Menos mal que la gente en España es buena. Santos varones
y santas mujeres. Cómo explicar si no, que aguanten estoicamente llamadas todos
los putos días del año, a cualquier hora. Yo me pongo en su lugar, y tiraría el
teléfono por la ventana. Seiscientos
euros al mes por ocho horas al día, cinco días a la semana. No es el trabajo de
mi vida, pero es lo que hay, y no lo cambiaría por nada del mundo. Soy un paria
de la sociedad, pero poder putear a la gente oculto en el anonimato, no se paga
con dinero.
Sí amigos, yo soy
uno de esos hijos de padre desconocido que os llama a la hora de la siesta
cinco semanas seguidas. Yo soy ese al que amablemente le pedís que por favor no
os vuelva a telefonear porque no os interesa el producto que os ofrezco, y al
día siguiente os vuelvo a molestar repetidas veces hasta que descolgáis. Yo soy
ese al que le decís que tenéis Telefónica, y que no vais a cambiar de operador
hasta que Paquirrín gane el certamen de Mister Universo, y a los diez minutos lo
vuelvo a intentar por si os habéis
arrepentido. Sí, soy un grandísimo hijo de puta, un revienta siestas que no
descansa ni en días festivos. Esta es la salsa del trabajo, llamar a alguien tantas
veces como yo quiera, para ofrecerle algo que no ha pedido. Es la primera vez
en mi vida que tengo la sartén por el mango, y no voy a soltarla.

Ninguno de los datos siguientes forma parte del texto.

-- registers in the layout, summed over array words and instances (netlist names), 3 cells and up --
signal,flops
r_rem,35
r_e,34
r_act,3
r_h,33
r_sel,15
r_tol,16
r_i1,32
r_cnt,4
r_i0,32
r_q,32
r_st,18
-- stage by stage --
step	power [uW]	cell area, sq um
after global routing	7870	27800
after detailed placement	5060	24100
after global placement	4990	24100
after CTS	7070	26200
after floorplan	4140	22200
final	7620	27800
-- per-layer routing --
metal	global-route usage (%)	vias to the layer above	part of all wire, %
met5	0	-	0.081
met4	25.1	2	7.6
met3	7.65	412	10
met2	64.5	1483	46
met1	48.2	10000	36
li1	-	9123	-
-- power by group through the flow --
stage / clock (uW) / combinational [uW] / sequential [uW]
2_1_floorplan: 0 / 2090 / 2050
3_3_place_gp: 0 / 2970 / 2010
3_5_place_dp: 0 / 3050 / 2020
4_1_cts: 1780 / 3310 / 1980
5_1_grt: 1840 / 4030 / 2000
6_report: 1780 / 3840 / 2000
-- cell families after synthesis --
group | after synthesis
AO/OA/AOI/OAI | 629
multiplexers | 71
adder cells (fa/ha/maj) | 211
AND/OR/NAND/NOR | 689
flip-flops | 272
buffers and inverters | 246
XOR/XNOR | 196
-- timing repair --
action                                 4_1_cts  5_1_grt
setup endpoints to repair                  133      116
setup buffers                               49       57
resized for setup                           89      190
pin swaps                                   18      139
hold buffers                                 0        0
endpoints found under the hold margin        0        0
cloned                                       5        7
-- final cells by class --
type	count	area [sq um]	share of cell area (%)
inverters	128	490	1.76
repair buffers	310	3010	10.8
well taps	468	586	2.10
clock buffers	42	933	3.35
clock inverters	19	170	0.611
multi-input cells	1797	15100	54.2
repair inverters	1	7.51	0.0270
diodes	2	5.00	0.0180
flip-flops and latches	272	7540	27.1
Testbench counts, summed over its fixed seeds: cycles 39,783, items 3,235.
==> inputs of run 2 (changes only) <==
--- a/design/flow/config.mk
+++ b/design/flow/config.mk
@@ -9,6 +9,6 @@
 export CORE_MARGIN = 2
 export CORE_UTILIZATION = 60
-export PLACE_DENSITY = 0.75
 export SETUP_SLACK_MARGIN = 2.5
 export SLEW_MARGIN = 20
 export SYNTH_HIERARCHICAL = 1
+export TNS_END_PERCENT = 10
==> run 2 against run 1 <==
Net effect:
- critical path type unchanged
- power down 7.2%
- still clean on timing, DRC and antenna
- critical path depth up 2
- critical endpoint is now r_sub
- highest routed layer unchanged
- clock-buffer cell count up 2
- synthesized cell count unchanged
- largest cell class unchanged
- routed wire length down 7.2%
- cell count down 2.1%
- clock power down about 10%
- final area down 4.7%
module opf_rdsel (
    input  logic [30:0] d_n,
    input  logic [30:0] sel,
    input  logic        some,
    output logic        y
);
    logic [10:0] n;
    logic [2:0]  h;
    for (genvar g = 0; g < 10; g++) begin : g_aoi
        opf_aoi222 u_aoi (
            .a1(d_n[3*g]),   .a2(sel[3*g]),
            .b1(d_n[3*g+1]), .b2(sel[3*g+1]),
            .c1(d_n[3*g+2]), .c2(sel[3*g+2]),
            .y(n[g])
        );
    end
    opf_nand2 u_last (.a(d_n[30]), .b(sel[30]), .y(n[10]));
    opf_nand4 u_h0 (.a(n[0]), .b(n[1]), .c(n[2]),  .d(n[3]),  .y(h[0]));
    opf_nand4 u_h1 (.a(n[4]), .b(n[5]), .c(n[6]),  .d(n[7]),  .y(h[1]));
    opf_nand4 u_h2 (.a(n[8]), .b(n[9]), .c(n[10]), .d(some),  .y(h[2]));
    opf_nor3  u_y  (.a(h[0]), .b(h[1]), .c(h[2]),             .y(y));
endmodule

Tomada de www.lahipocondria.com
Pero esta mañana he abierto los ojos, y he decidido darme
de baja. He tenido que venir a trabajar andando, porque el METRO y la EMT
hacían huelga. Al llegar, me he dado cuenta de que era el único en la empresa:
Pedro Pablo está de baja maternal, Juanlu, Choti y Piru de vacaciones. Justi se
había cogido el día para llevar al médico a su suegra, con la que no se habla
desde que Suárez legalizó el Partido Comunista, y Edilberto tiene por quinta
vez gastroenteritis en la que va de semana, y estamos a martes.

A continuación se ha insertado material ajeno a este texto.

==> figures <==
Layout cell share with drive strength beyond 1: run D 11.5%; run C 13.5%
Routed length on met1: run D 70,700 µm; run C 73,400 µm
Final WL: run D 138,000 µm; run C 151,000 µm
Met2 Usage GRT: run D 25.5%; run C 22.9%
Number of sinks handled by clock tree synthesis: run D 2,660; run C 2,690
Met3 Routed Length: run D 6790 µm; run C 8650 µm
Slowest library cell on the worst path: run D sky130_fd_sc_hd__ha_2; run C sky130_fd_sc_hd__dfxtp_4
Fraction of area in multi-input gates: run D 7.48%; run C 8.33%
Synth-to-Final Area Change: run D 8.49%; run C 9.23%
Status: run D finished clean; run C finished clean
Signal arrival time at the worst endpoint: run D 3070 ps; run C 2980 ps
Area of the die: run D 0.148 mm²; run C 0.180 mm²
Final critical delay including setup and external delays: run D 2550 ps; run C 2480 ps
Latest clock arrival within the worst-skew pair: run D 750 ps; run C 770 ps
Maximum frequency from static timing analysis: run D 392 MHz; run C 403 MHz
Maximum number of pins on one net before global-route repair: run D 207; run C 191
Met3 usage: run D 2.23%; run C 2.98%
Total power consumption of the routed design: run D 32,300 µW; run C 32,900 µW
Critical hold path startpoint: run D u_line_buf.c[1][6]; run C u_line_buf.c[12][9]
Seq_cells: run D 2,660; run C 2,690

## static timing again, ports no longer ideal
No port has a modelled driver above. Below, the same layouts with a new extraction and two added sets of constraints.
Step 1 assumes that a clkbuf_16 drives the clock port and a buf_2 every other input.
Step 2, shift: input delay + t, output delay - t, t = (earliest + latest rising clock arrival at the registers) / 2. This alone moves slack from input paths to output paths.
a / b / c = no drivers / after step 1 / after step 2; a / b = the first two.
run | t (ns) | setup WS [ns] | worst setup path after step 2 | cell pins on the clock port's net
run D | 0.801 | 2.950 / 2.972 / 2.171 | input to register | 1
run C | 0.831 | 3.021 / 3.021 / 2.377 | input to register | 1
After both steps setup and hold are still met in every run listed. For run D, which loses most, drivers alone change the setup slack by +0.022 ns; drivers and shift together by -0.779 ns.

Luego he pensado en mi familia. Mi padre está jubilado y
mi suegro también. Mis cuñados y mis hermanos están prejubilados, menos el
pequeño, que es funcionario y lleva doce de meses de baja por estrés laboral.
Yo le entiendo: Los suplementos dominicales de los periódicos cada vez tienen
más páginas, y al bueno de Chemari no le da tiempo a leerlos todos en el
trabajo, por lo que está atacado de los nervios.
En mi portal, los del primero, segundo y tercero están en
el paro. Los del cuarto, quinto y sexto llevan tanto tiempo sin trabajar, que
ya se han borrado hasta del INEM. El del séptimo A tiene una invalidez total
por artrosis incipiente en la rodilla, y el del séptimo B es crítico de cine, o
sea que le pagan por lo que los demás pagamos, y encima se da el gustazo de
poner a parir el trabajo de otros, aunque él no sería capaz de rodar ni un
video de comunión.
Así que quedamos los del noveno: Iker y yo. Dos hombres y
un destino: Levantar España. La verdad es que él no trabaja mucho desde que es
suplente. Ayer fue padre, y cuando le llamé para felicitarle, me dijo que se
iba a tomar unos días para acompañar a Sara y al niño. Tras colgar, me quedé
pensativo y dije en voz baja: Kike, eres el único gilipollas que queda
trabajando en España. O pides una baja, o vas a pagar tu solito las pensiones,
subvenciones, cuotas, impuestos, tasas y corruptelas de los cuarenta millones
de españoles. Dicho y hecho. ¡Qué os den!”. VanityFreakNews.